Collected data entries
====
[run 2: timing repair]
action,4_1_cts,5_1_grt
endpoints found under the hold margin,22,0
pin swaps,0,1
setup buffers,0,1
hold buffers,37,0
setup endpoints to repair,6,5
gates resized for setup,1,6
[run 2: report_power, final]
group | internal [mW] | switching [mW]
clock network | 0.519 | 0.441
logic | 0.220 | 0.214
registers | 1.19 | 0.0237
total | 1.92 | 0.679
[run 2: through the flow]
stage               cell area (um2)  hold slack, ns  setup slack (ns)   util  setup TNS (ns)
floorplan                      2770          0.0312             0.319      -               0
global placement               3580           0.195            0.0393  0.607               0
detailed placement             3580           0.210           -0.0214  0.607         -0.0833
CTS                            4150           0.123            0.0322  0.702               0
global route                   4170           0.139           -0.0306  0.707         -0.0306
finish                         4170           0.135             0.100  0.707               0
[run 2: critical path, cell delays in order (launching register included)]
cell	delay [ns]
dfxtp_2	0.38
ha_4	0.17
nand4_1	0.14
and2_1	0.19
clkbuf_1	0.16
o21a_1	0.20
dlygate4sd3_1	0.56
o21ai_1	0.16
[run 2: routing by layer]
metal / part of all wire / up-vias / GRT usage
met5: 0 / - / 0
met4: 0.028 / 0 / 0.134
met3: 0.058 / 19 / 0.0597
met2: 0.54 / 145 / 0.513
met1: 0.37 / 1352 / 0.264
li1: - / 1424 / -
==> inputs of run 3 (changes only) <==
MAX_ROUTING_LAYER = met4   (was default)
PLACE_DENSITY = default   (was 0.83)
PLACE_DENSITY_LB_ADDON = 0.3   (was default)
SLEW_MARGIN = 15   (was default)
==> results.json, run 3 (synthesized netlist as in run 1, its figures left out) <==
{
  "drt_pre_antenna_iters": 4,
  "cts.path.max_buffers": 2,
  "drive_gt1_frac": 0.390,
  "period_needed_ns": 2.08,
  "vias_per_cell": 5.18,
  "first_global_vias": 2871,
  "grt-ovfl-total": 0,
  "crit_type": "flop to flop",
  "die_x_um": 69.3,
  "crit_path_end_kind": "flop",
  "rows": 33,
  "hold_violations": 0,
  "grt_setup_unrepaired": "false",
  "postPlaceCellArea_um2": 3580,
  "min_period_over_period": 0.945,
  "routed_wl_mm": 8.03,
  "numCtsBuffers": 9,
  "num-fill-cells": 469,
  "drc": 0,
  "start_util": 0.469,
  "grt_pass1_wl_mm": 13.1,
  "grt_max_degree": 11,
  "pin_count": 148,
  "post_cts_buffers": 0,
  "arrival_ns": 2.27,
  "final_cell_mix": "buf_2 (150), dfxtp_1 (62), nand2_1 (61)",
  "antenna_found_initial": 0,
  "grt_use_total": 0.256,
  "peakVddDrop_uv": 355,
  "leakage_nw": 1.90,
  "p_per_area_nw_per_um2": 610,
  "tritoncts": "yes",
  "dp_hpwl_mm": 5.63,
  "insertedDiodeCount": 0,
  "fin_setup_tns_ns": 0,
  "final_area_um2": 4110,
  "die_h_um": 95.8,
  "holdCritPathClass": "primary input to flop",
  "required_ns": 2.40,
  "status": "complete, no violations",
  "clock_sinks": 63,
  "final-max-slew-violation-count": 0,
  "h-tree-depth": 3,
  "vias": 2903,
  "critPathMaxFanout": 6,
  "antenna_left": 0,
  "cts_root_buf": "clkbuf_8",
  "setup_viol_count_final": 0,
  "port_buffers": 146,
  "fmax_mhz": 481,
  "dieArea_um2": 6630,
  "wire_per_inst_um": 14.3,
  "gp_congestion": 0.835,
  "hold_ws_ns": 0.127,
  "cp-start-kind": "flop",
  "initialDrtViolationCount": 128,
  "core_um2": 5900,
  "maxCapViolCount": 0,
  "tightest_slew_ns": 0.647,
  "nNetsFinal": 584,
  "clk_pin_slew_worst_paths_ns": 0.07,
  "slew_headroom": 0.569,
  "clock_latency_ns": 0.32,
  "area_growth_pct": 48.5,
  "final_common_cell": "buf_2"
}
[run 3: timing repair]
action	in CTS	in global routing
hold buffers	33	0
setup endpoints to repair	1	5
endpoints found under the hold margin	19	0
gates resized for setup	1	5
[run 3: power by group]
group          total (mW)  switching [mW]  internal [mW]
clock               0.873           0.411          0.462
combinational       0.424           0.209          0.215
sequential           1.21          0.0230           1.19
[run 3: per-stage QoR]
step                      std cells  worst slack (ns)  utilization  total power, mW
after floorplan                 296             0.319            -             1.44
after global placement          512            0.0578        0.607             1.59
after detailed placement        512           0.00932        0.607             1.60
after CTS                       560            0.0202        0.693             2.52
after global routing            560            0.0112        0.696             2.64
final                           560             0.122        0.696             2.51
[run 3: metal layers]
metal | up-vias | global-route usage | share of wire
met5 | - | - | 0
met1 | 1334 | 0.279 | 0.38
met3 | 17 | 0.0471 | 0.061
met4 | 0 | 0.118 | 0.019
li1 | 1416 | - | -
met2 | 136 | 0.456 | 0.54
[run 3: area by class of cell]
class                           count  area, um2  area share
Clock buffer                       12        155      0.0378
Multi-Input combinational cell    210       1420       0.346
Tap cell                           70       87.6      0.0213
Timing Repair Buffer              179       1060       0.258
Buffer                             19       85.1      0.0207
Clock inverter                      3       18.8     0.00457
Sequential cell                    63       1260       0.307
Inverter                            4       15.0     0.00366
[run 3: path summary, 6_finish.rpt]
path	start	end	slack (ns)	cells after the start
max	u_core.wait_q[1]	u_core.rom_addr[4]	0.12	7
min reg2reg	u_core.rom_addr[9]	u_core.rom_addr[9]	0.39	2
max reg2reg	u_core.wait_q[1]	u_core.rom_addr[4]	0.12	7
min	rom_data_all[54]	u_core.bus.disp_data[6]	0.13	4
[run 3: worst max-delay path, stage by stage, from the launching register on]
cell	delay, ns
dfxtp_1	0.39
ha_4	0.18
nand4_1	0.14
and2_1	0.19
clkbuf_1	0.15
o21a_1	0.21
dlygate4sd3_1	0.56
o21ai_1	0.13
`config.mk`:
```
export PLATFORM = sky130hd
export DESIGN_NAME = load_store_unit_flat
export DESIGN_NICKNAME = d
export VERILOG_FILES = /design/src/rtl/load_store_unit_if.sv /design/src/rtl/load_store_unit.sv /design/src/flat_wrapper.sv
export SDC_FILE = /design/constraint.sdc
export NUM_CORES = 1
export LEC_CHECK = 0
export CAP_MARGIN = 25
export CORE_ASPECT_RATIO = 0.8
export CORE_MARGIN = 2
export CORE_UTILIZATION = 57
export DETAILED_ROUTE_END_ITERATION = 12
export DONT_BUFFER_PORTS = 1
export PLACE_DENSITY = 0.81
export SLEW_MARGIN = 20
export SYNTH_ARGS = -nofsm -noshare
export SYNTH_HDL_FRONTEND = slang
export SYNTH_SLANG_ARGS = --single-unit
export TNS_END_PERCENT = 1
```
`constraint.sdc`:
```
create_clock -name clock -period 3.1 [get_ports clock]
set_input_delay 0.465 -clock clock [delete_from_list [all_inputs] [get_ports clock]]
set_output_delay 0.465 -clock clock [all_outputs]
set_load 0.01 [all_outputs]
```
==> config.mk <==
export PLATFORM = sky130hd
export DESIGN_NAME = axil_cmd_master
export DESIGN_NICKNAME = d
export VERILOG_FILES = /design/src/rtl/zynq_axil_pkg.sv /design/src/rtl/axil_cmd_master.sv
export SDC_FILE = /design/constraint.sdc
export NUM_CORES = 1
export LEC_CHECK = 0
export BUFFER_PORTS_ARGS = -buffer_cell sky130_fd_sc_hd__buf_2
export CORE_UTILIZATION = 42
export CTS_CLUSTER_DIAMETER = 120
export DETAILED_ROUTE_END_ITERATION = 12
export GPL_TIMING_DRIVEN = 0
export MAX_ROUTING_LAYER = met4
export PLACE_DENSITY = 0.76
export SLEW_MARGIN = 10
export SYNTH_ARGS = -nofsm -noshare
export SYNTH_HDL_FRONTEND = slang
export SYNTH_SLANG_ARGS = --single-unit
==> constraint.sdc <==
create_clock -name aclk -period 1.6 [get_ports aclk]
set_input_delay 0.08 -clock aclk [delete_from_list [all_inputs] [get_ports aclk]]
set_output_delay 0.08 -clock aclk [all_outputs]
set_load 0.01 [all_outputs]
====
▶ **Work task**:
Return all lines of the data in which the string "resized" appears.

▶ **Solution to this problem**:
gates resized for setup,1,6
gates resized for setup	1	5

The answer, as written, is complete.